Records from a data collection
= = =
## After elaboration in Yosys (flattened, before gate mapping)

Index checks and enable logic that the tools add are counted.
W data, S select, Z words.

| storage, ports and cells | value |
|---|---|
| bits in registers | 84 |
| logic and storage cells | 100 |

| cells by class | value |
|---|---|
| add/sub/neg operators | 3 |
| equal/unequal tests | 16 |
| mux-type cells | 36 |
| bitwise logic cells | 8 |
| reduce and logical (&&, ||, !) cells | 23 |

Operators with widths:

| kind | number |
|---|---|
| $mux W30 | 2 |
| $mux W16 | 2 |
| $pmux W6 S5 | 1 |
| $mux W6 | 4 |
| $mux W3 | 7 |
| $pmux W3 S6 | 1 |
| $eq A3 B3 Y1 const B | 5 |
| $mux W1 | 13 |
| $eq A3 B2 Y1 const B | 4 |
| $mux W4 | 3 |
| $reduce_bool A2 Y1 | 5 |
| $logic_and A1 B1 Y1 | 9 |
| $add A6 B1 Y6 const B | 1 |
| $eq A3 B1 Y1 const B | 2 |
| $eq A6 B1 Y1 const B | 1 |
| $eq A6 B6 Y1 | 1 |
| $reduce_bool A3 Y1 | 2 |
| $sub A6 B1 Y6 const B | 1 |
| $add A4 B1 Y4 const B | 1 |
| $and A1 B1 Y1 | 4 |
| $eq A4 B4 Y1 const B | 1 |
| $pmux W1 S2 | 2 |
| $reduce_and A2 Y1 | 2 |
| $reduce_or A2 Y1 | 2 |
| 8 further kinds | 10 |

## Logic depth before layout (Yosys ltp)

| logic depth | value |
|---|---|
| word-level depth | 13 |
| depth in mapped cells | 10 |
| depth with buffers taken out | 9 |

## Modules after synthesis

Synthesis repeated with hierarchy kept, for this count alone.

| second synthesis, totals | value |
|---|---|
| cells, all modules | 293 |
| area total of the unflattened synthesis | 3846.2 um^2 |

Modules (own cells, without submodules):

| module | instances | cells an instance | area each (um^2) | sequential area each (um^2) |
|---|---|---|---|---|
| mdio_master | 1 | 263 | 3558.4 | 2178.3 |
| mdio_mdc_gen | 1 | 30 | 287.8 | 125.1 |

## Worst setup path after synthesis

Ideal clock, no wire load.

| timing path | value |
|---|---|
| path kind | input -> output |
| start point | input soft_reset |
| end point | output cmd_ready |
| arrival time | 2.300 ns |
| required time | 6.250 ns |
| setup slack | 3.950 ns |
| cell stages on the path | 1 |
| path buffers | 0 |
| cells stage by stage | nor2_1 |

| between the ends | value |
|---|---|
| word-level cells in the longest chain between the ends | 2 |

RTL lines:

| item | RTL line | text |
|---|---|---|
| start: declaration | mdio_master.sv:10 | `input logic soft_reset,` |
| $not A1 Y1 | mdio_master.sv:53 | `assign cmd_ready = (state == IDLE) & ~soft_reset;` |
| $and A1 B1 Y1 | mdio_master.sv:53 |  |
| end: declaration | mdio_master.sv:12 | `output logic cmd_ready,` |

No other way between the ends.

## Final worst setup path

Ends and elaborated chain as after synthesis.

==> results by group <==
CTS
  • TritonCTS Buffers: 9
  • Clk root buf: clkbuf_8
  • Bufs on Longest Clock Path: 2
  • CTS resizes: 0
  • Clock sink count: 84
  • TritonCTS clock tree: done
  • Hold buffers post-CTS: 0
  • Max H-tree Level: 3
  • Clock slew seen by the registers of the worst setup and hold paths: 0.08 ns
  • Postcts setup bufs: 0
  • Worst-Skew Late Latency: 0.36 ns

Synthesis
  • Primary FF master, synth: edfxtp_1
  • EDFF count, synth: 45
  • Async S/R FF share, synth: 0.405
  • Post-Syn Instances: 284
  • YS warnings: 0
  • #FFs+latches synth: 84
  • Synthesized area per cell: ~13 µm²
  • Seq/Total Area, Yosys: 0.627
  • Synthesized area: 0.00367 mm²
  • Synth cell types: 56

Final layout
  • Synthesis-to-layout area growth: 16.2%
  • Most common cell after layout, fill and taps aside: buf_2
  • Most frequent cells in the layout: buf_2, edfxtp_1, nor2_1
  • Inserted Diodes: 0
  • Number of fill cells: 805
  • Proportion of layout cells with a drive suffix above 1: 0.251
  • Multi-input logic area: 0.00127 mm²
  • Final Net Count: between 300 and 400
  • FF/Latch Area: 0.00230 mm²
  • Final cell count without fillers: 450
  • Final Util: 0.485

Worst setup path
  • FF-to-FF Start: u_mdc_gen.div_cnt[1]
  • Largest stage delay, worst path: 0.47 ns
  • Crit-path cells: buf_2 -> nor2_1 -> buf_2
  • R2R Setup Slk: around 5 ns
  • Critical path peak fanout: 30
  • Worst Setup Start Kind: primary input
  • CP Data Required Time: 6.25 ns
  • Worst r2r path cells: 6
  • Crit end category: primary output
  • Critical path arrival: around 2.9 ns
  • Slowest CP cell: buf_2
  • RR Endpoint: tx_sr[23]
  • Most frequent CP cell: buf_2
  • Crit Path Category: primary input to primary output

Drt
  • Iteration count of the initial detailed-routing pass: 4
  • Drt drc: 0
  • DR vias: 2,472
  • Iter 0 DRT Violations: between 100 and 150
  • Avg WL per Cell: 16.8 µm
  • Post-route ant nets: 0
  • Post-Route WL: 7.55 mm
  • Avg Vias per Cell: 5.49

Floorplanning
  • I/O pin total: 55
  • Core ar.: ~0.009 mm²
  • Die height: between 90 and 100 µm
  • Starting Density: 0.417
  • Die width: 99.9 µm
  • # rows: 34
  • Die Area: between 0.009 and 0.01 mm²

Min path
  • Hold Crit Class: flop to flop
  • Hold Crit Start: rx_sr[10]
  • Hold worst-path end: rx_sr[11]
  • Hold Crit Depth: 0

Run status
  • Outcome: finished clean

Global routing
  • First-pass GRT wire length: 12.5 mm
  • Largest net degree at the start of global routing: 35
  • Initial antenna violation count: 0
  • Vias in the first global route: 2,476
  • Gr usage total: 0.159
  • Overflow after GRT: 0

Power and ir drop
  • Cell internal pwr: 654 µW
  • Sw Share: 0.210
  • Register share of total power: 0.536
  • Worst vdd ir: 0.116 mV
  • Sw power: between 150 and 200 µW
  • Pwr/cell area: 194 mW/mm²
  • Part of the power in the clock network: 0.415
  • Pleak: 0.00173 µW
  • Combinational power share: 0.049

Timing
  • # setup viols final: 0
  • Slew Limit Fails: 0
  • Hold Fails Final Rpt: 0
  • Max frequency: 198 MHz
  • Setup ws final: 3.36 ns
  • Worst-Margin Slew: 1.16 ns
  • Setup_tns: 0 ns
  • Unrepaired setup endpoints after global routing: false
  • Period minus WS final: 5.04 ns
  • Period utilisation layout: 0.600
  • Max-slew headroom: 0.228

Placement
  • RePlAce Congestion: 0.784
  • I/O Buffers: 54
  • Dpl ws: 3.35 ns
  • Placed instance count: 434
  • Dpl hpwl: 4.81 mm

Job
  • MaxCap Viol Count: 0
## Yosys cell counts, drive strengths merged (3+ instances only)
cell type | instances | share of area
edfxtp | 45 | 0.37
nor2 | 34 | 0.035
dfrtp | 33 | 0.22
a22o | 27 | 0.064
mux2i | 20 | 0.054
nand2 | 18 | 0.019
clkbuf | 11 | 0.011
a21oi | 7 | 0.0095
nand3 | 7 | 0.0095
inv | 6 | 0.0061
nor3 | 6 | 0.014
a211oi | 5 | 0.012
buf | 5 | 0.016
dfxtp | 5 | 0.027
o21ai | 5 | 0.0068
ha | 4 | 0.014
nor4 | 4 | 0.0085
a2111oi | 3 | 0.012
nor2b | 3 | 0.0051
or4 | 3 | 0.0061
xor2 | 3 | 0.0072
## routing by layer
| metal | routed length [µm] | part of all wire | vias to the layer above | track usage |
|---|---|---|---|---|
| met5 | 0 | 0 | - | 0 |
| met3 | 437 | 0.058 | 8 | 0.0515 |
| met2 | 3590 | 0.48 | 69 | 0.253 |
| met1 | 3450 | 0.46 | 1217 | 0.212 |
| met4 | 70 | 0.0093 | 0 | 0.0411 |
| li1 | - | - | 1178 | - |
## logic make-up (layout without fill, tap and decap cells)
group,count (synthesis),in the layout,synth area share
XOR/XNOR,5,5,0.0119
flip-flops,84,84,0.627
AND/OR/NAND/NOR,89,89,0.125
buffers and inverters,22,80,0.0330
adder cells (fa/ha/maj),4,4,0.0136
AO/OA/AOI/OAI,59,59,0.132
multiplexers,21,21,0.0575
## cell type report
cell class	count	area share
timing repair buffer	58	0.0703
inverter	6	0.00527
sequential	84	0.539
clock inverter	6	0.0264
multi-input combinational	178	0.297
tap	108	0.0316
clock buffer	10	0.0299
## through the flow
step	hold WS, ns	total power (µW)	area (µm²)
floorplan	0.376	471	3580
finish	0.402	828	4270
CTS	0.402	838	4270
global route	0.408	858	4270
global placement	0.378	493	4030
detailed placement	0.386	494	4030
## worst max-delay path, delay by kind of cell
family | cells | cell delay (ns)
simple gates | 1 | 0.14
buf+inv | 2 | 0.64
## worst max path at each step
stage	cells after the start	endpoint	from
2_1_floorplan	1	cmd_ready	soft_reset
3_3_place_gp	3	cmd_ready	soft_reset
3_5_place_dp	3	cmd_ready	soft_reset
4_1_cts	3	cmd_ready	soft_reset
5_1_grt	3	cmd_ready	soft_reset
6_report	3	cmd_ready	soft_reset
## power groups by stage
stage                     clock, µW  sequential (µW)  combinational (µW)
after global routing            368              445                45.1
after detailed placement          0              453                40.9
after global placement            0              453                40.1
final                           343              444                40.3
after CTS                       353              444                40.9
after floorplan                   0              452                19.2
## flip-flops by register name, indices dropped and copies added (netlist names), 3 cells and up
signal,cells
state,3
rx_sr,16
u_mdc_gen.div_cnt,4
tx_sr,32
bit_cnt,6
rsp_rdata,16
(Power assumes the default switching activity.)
= = =
● PROMPT
The answer must be a single number: the count of lines in the data that include the word "usage".

● EXERCISE RESULT
2